婚約者を実妹に奪われましたが……結果的にはラッキーでした。なぜって……後に色々ややこしいこととなったようだからです。
「悪いわねぇ、お姉さま。彼、ローベッド様は、わたくしを選ぶんですって」
「すまないな。悪いがもう君とは生きない。僕は彼女、ネネさんを選ぶ。よって、君との婚約は破棄とする」
ある日のこと、実妹ネネと我が婚約者ローベッドが二人揃って私の前に現れた。
「え……」
いきなりのことにそんなことしかこぼせなくて。
「驚いてるみたいねぇ、お姉さま。うっふっふふっ」
「悪いな。ははは」
そんな私を見て、二人は馬鹿にしたように笑っていた。
……私は馬鹿にされている、のか。
悲しいし、切ないし、虚しい。でもそれでも私は生きてゆくしかないのだ。だから息をするし、だからこそ生の道を進む。
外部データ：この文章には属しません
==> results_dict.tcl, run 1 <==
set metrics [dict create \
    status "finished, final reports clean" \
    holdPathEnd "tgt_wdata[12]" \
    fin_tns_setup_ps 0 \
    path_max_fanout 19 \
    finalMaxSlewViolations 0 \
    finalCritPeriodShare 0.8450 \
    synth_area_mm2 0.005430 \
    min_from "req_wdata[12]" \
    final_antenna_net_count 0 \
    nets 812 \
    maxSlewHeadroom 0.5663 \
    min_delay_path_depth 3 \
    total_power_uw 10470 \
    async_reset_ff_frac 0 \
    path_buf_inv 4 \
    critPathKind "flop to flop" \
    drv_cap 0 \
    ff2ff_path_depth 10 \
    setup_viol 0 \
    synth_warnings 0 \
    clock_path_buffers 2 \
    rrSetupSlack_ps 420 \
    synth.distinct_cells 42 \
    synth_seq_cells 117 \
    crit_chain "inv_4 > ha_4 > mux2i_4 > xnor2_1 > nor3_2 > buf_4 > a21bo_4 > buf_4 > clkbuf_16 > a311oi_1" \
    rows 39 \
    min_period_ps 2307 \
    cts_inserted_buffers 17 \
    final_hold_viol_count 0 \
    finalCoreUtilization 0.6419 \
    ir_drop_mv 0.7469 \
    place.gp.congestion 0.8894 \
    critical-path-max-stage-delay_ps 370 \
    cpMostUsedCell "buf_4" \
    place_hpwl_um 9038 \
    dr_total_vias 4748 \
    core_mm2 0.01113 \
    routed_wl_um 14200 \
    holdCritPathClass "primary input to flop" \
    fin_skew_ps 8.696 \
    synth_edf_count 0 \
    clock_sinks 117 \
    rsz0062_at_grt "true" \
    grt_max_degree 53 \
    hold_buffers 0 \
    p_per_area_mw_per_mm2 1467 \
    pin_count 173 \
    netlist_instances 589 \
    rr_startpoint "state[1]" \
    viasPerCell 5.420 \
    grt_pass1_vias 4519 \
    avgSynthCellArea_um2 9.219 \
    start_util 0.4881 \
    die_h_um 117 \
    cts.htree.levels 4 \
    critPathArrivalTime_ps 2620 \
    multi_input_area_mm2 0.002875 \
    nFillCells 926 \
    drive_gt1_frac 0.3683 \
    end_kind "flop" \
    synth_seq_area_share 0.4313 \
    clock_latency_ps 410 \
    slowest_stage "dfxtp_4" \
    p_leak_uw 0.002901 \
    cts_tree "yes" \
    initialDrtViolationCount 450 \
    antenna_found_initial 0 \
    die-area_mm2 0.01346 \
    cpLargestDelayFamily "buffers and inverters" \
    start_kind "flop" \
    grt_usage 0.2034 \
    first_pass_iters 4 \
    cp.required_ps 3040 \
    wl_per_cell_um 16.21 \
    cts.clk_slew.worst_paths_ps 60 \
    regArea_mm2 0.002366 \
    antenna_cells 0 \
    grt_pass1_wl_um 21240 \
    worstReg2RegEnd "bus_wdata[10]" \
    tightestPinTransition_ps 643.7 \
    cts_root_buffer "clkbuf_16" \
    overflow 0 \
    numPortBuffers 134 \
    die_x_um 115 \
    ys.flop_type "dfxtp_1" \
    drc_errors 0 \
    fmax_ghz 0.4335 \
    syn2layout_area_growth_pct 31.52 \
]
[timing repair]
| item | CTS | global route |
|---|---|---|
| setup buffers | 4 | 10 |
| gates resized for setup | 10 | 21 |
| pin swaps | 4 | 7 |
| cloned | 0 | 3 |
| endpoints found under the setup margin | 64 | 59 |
File: src/rtl/rdo_pkg.sv
package rdo_pkg;

   // Per-cycle command on cmd_i
   typedef enum logic [1:0] {
      CMD_NOP     = 2'b00,
      CMD_READ    = 2'b01,
      CMD_DESEL   = 2'b10,
      CMD_NOP_ALT = 2'b11
   } rdo_cmd_e;

   // Stage (1-based) at which each event acts on the outputs
   localparam int unsigned STG_BEAT_FLOW = 1;
   localparam int unsigned STG_BEAT_REG  = 2;
   localparam int unsigned STG_OFF_ONE   = 1;
   localparam int unsigned STG_OFF_TWO   = 2;

   // Delay line depth: deepest stage any event uses
   localparam int unsigned CMD_DEPTH =
      (STG_BEAT_REG > STG_OFF_TWO) ? STG_BEAT_REG : STG_OFF_TWO;

endpackage

File: src/rtl/rdo_cmd_pipe.sv
// Captures the command in the input register and walks read / deselect
// flags down a delay line, one stage per clock.
module rdo_cmd_pipe
   import rdo_pkg::*;
#(
   parameter int unsigned DEPTH = CMD_DEPTH
) (
   input  logic             clk,
   input  logic             rst_n,
   input  logic [1:0]       cmd_i,
   output logic [DEPTH-1:0] rd_stg,
   output logic [DEPTH-1:0] ds_stg
);

   generate
      if (DEPTH < 2) begin : g_bad_depth
         $error("rdo_cmd_pipe: DEPTH must be at least 2");
      end
   endgenerate

   rdo_cmd_e cmd;
   logic     rd_in;
   logic     ds_in;

   assign cmd   = rdo_cmd_e'(cmd_i);
   assign rd_in = (cmd == CMD_READ);
   assign ds_in = (cmd == CMD_DESEL);

   always_ff @(posedge clk or negedge rst_n) begin
      if (!rst_n) begin
         rd_stg <= '0;
         ds_stg <= '0;
      end else begin
         rd_stg <= {rd_stg[DEPTH-2:0], rd_in};
         ds_stg <= {ds_stg[DEPTH-2:0], ds_in};
      end
   end

endmodule

File: src/rtl/rdo_data_path.sv
// Holds the last word read from the array and selects flow-through or
// registered presentation.
module rdo_data_path #(
   parameter int unsigned DATA_W = 36
) (
   input  logic              clk,
   input  logic              rst_n,
   input  logic              bypass_sel,
   input  logic              cap_en,
   input  logic [DATA_W-1:0] arr_rdata,
   output logic [DATA_W-1:0] word_o
);

   logic [DATA_W-1:0] word_q;

   // Rising-edge output register: loads the array word the cycle it is valid
   always_ff @(posedge clk or negedge rst_n) begin
      if (!rst_n) begin
         word_q <= '0;
      end else if (cap_en) begin
         word_q <= arr_rdata;
      end
   end

   // Flow-through shows the array word in its own cycle, then the held copy
   assign word_o = (bypass_sel && cap_en) ? arr_rdata : word_q;

endmodule

File: src/rtl/rdo_drive_ctl.sv
// Decides when a fresh beat is present and whether the drivers stay on.
module rdo_drive_ctl
   import rdo_pkg::*;
#(
   parameter int unsigned DEPTH = CMD_DEPTH
) (
   input  logic             clk,
   input  logic             rst_n,
   input  logic             bypass_sel,
   input  logic             dual_desel,
   input  logic [DEPTH-1:0] rd_stg,
   input  logic [DEPTH-1:0] ds_stg,
   output logic             beat_o,
   output logic             drive_o
);

   localparam int unsigned IDX_BEAT_FLOW = STG_BEAT_FLOW - 1;
   localparam int unsigned IDX_BEAT_REG  = STG_BEAT_REG - 1;
   localparam int unsigned IDX_OFF_ONE   = STG_OFF_ONE - 1;
   localparam int unsigned IDX_OFF_TWO   = STG_OFF_TWO - 1;

   generate
      if (DEPTH < STG_BEAT_REG || DEPTH < STG_OFF_TWO) begin : g_bad_depth
         $error("rdo_drive_ctl: DEPTH shallower than an event stage");
      end
   endgenerate

   logic off;
   logic off_older;
   logic hold_q;

   always_comb begin
      beat_o = bypass_sel ? rd_stg[IDX_BEAT_FLOW] : rd_stg[IDX_BEAT_REG];
      off    = dual_desel ? ds_stg[IDX_OFF_TWO] : ds_stg[IDX_OFF_ONE];
      // A turn-off stage deeper than the beat stage belongs to an older command
      off_older = (dual_desel ? STG_OFF_TWO : STG_OFF_ONE) >
                  (bypass_sel ? STG_BEAT_FLOW : STG_BEAT_REG);
      drive_o = beat_o | (hold_q & ~off);
   end

   // Keep driving after a beat until a deselect younger than it takes effect
   always_ff @(posedge clk or negedge rst_n) begin
      if (!rst_n) begin
         hold_q <= 1'b0;
      end else begin
         hold_q <= drive_o & ~(off & ~(beat_o & off_older));
      end
   end

endmodule
**src/rtl/nvsram_power_seq_pkg.sv**
```systemverilog
package nvsram_power_seq_pkg;

  // Strobes issued by the control FSM to the datapath.
  typedef struct packed {
    logic loadTimer;
  } seqStrobe_t;

endpackage

```
**src/rtl/nvsram_power_seq_dp.sv**
```systemverilog
module nvsram_power_seq_dp
  import nvsram_power_seq_pkg::*;
#(
  parameter int HOLDOFF     = 2500,
  parameter int SYNC_STAGES = 2
) (
  input  logic       clk,
  input  logic       rstN,
  input  logic       aboveSwitch,
  input  logic       aboveReset,
  input  seqStrobe_t strobe,
  output logic       switchSync,
  output logic       resetSync,
  output logic       timerBusy
);

  localparam int CW = $clog2(HOLDOFF + 1);
  localparam logic [CW-1:0] LOADV = CW'(HOLDOFF);

  logic [SYNC_STAGES-1:0] swChain;
  logic [SYNC_STAGES-1:0] rsChain;

  generate
    if (SYNC_STAGES == 1) begin : gSingle
      always_ff @(posedge clk or negedge rstN) begin
        if (!rstN) begin
          swChain <= '0;
          rsChain <= '0;
        end else begin
          swChain <= aboveSwitch;
          rsChain <= aboveReset;
        end
      end
    end else begin : gMulti
      always_ff @(posedge clk or negedge rstN) begin
        if (!rstN) begin
          swChain <= '0;
          rsChain <= '0;
        end else begin
          swChain <= {swChain[SYNC_STAGES-2:0], aboveSwitch};
          rsChain <= {rsChain[SYNC_STAGES-2:0], aboveReset};
        end
      end
    end
  endgenerate

  assign switchSync = swChain[SYNC_STAGES-1];
  assign resetSync  = rsChain[SYNC_STAGES-1];

  logic [CW-1:0] holdCnt;

  always_ff @(posedge clk or negedge rstN) begin
    if (!rstN) begin
      holdCnt <= '0;
    end else if (strobe.loadTimer) begin
      holdCnt <= LOADV;
    end else if (holdCnt != '0) begin
      holdCnt <= holdCnt - 1'b1;
    end
  end

  assign timerBusy = (holdCnt != '0);

  AST_TIMER_LOAD: assert property (@(posedge clk) disable iff (!rstN)
    strobe.loadTimer |=> timerBusy);
  AST_TIMER_NO_WRAP: assert property (@(posedge clk) disable iff (!rstN)
    (!timerBusy && !strobe.loadTimer) |=> !timerBusy);

endmodule

```
**src/rtl/nvsram_power_seq_ctrl.sv**
```systemverilog
module nvsram_power_seq_ctrl
  import nvsram_power_seq_pkg::*;
(
  input  logic       clk,
  input  logic       rstN,
  input  logic       switchSync,
  input  logic       resetSync,
  input  logic       timerBusy,
  output seqStrobe_t strobe,
  output logic       recallStart,
  output logic       storeInhibit,
  output logic       sramReady
);

  logic needRecall;
  logic launch;

  assign launch = needRecall && switchSync && resetSync;

  always_ff @(posedge clk or negedge rstN) begin
    if (!rstN) begin
      needRecall  <= 1'b1;
      recallStart <= 1'b0;
    end else begin
      recallStart <= launch;
      if (!resetSync)  needRecall <= 1'b1;
      else if (launch) needRecall <= 1'b0;
    end
  end

  always_comb begin
    strobe           = '0;
    strobe.loadTimer = launch;
  end

  assign storeInhibit = !switchSync;
  assign sramReady    = switchSync && !timerBusy;

  AST_RECALL_PULSE: assert property (@(posedge clk) disable iff (!rstN)
    recallStart |=> !recallStart);
  AST_RECALL_CLEARS: assert property (@(posedge clk) disable iff (!rstN)
    recallStart |-> !needRecall);
  AST_DEEP_ARMS: assert property (@(posedge clk) disable iff (!rstN)
    !resetSync |=> needRecall);
  AST_NO_SHALLOW_RECALL: assert property (@(posedge clk) disable iff (!rstN)
    (!needRecall && resetSync) |=> !recallStart);
  AST_READY_EXCL: assert property (@(posedge clk) disable iff (!rstN)
    sramReady |-> !storeInhibit);

endmodule

```
**src/rtl/nvsram_power_seq.sv**
```systemverilog
module nvsram_power_seq
  import nvsram_power_seq_pkg::*;
#(
  parameter int HOLDOFF     = 2500,
  parameter int SYNC_STAGES = 2
) (
  input  logic clk,
  input  logic rstN,
  input  logic aboveSwitch,
  input  logic aboveReset,
  output logic recallStart,
  output logic storeInhibit,
  output logic sramReady,
  output logic holdoffBusy
);

  seqStrobe_t strobe;
  logic       switchSync;
  logic       resetSync;
  logic       timerBusy;

  nvsram_power_seq_dp #(
    .HOLDOFF    (HOLDOFF),
    .SYNC_STAGES(SYNC_STAGES)
  ) uDp (
    .clk        (clk),
    .rstN       (rstN),
    .aboveSwitch(aboveSwitch),
    .aboveReset (aboveReset),
    .strobe     (strobe),
    .switchSync (switchSync),
    .resetSync  (resetSync),
    .timerBusy  (timerBusy)
  );

  nvsram_power_seq_ctrl uCtrl (
    .clk         (clk),
    .rstN        (rstN),
    .switchSync  (switchSync),
    .resetSync   (resetSync),
    .timerBusy   (timerBusy),
    .strobe      (strobe),
    .recallStart (recallStart),
    .storeInhibit(storeInhibit),
    .sramReady   (sramReady)
  );

  assign holdoffBusy = timerBusy;

  AST_RECALL_BUSY: assert property (@(posedge clk) disable iff (!rstN)
    recallStart |-> holdoffBusy);
  AST_BUSY_NOT_READY: assert property (@(posedge clk) disable iff (!rstN)
    holdoffBusy |-> !sramReady);

endmodule

```
**config.mk**
```make
export PLATFORM = sky130hd
export DESIGN_NAME = nvsram_power_seq
export DESIGN_NICKNAME = d
export VERILOG_FILES = /design/src/rtl/nvsram_power_seq_pkg.sv /design/src/rtl/nvsram_power_seq_dp.sv /design/src/rtl/nvsram_power_seq_ctrl.sv /design/src/rtl/nvsram_power_seq.sv
export SDC_FILE = /design/constraint.sdc
export NUM_CORES = 1
export LEC_CHECK = 0
export ABC_AREA = 1
export CAP_MARGIN = 20
export CORE_MARGIN = 4
export CORE_UTILIZATION = 47
export CTS_BUF_LIST = sky130_fd_sc_hd__clkbuf_8
export CTS_CLUSTER_SIZE = 30
export DETAILED_ROUTE_END_ITERATION = 8
export GPL_TIMING_DRIVEN = 0
export HOLD_SLACK_MARGIN = 0.08
export PLACE_DENSITY = 0.67
export SYNTH_ARGS = -nofsm -noshare
export SYNTH_HDL_FRONTEND = slang
export SYNTH_HIERARCHICAL = 1
export SYNTH_SLANG_ARGS = --single-unit
```
**constraint.sdc**
```tcl
create_clock -name clk -period 2.1 [get_ports clk]
set_input_delay 0.315 -clock clk [delete_from_list [all_inputs] [get_ports clk]]
set_output_delay 0.315 -clock clk [all_outputs]
set_load 0.005 [all_outputs]
```
=== Word level (Yosys, flattened, before mapping) ===
Cells that the tools add are included.

* Register bits: 18
* Input bits: 4
* Output and inout bits: 4
* Word-level logic and storage cells: 18

* $add $sub $neg: 1
* Equality and inequality tests: 1
* Multiplexer cells: 4
* Reductions and logical operators: 7

{| class="wikitable"
|+ Operators with widths
! cell !! count
|-
| two-way mux 12 bit || 2
|-
| nonzero test 12 bit || 1
|-
| subtractor 12 x 1 -> 12 bit (second input constant) || 1
|-
| logical AND 1 bit || 3
|-
| zero test 1 bit || 2
|-
| two-way mux 1 bit || 2
|-
| != test 2 x 1 -> 1 bit (second input constant) || 1
|-
| nonzero test 2 bit || 1
|}

=== Longest topological paths before layout ===
Gate-level depths: netlist (run 1).

* Depth in word-level cells: 4
* Gate-level depth with buffers: 8
* Mapped depth without buffers: 8

=== By module ===
Netlist (run 1), hierarchy kept.

{| class="wikitable"
|+ By module, submodules not included
! module !! instances !! cells an instance !! area an instance (um2) !! sequential area each (um2)
|-
| nvsram_power_seq_dp || 1 || 119 || 910.9 || 400.4
|-
| nvsram_power_seq_ctrl || 1 || 8 || 73.8 || 51.3
|}

=== Worst setup path before layout (run 1) ===
OpenSTA, ideal clock, no wires.

* Path type: register to output
* Start: register uDp.holdCnt[0]
* End: output port sramReady
* Data arrival time: 1276 ps
* Required time: 1785 ps
* Setup slack: 509 ps
* Stages on the path, launching flop included: 8
* Buffers on the path: 0
* Cells stage by stage: dfrtp_1 inv_1 ha_1 inv_1 nor2_1 nand3_1 or2_1 nor2_1

* Cells in the longest elaborated chain, start to end: 3

{| class="wikitable"
|+ RTL lines
! what !! line !! RTL
|-
| from (decl) || nvsram_power_seq_dp.sv:50 || <nowiki>logic [CW-1:0] holdCnt;</nowiki>
|-
| from (signal assigned) || nvsram_power_seq_dp.sv:58 || <nowiki>holdCnt <= holdCnt - 1'b1;</nowiki>
|-
| nonzero test 12 bit || nvsram_power_seq_dp.sv:62 || <nowiki>assign timerBusy = (holdCnt != '0);</nowiki>
|-
| named net holdoffBusy || nvsram_power_seq.sv:14 || <nowiki>output logic holdoffBusy</nowiki>
|-
| zero test 1 bit || nvsram_power_seq_ctrl.sv:37 || <nowiki>assign sramReady = switchSync && !timerBusy;</nowiki>
|-
| logical AND 1 bit || nvsram_power_seq_ctrl.sv:37 ||
|-
| to (decl) || nvsram_power_seq.sv:13 || <nowiki>output logic sramReady,</nowiki>
|}

The timed path passes the listed nets, and every way through them passes these cells.

=== Final worst setup path (run 1) ===
* Start: register uDp.holdCnt[0]
* End: output port holdoffBusy

* Cells in the longest elaborated chain, start to end: 1

{| class="wikitable"
|+ RTL lines
! what !! line
|-
| nonzero test 12 bit || nvsram_power_seq_dp.sv:62
|-
| to (decl) || nvsram_power_seq.sv:14
|}

Every way passes these cells.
それしか道はない。
◆
あの後ローベッドとネネは結婚した。
しかし結婚後間もなくローベッドは山賊に襲われるという悲劇に見舞われ、命こそ取り留めはしたものの幼児退行してしまった。
かつてのローベッドはもういない。
ローベッドは今、幼い子のようにおもちゃで遊ぶことくらいしかできないのだ。
そんなローベッドの介護を強いられることとなったネネは不満を抱え、やがて心を病み、しまいに窓から飛び降りてこの世を去った。
二人に幸せな未来はなかった。
◆
あれから十年。
私は良き夫と共に温かな家庭を築くことができている。
彼との、そして子どもとの、忙しくも幸せな日々。それはとても愛しいもの。私にとっては何よりもの宝物だ。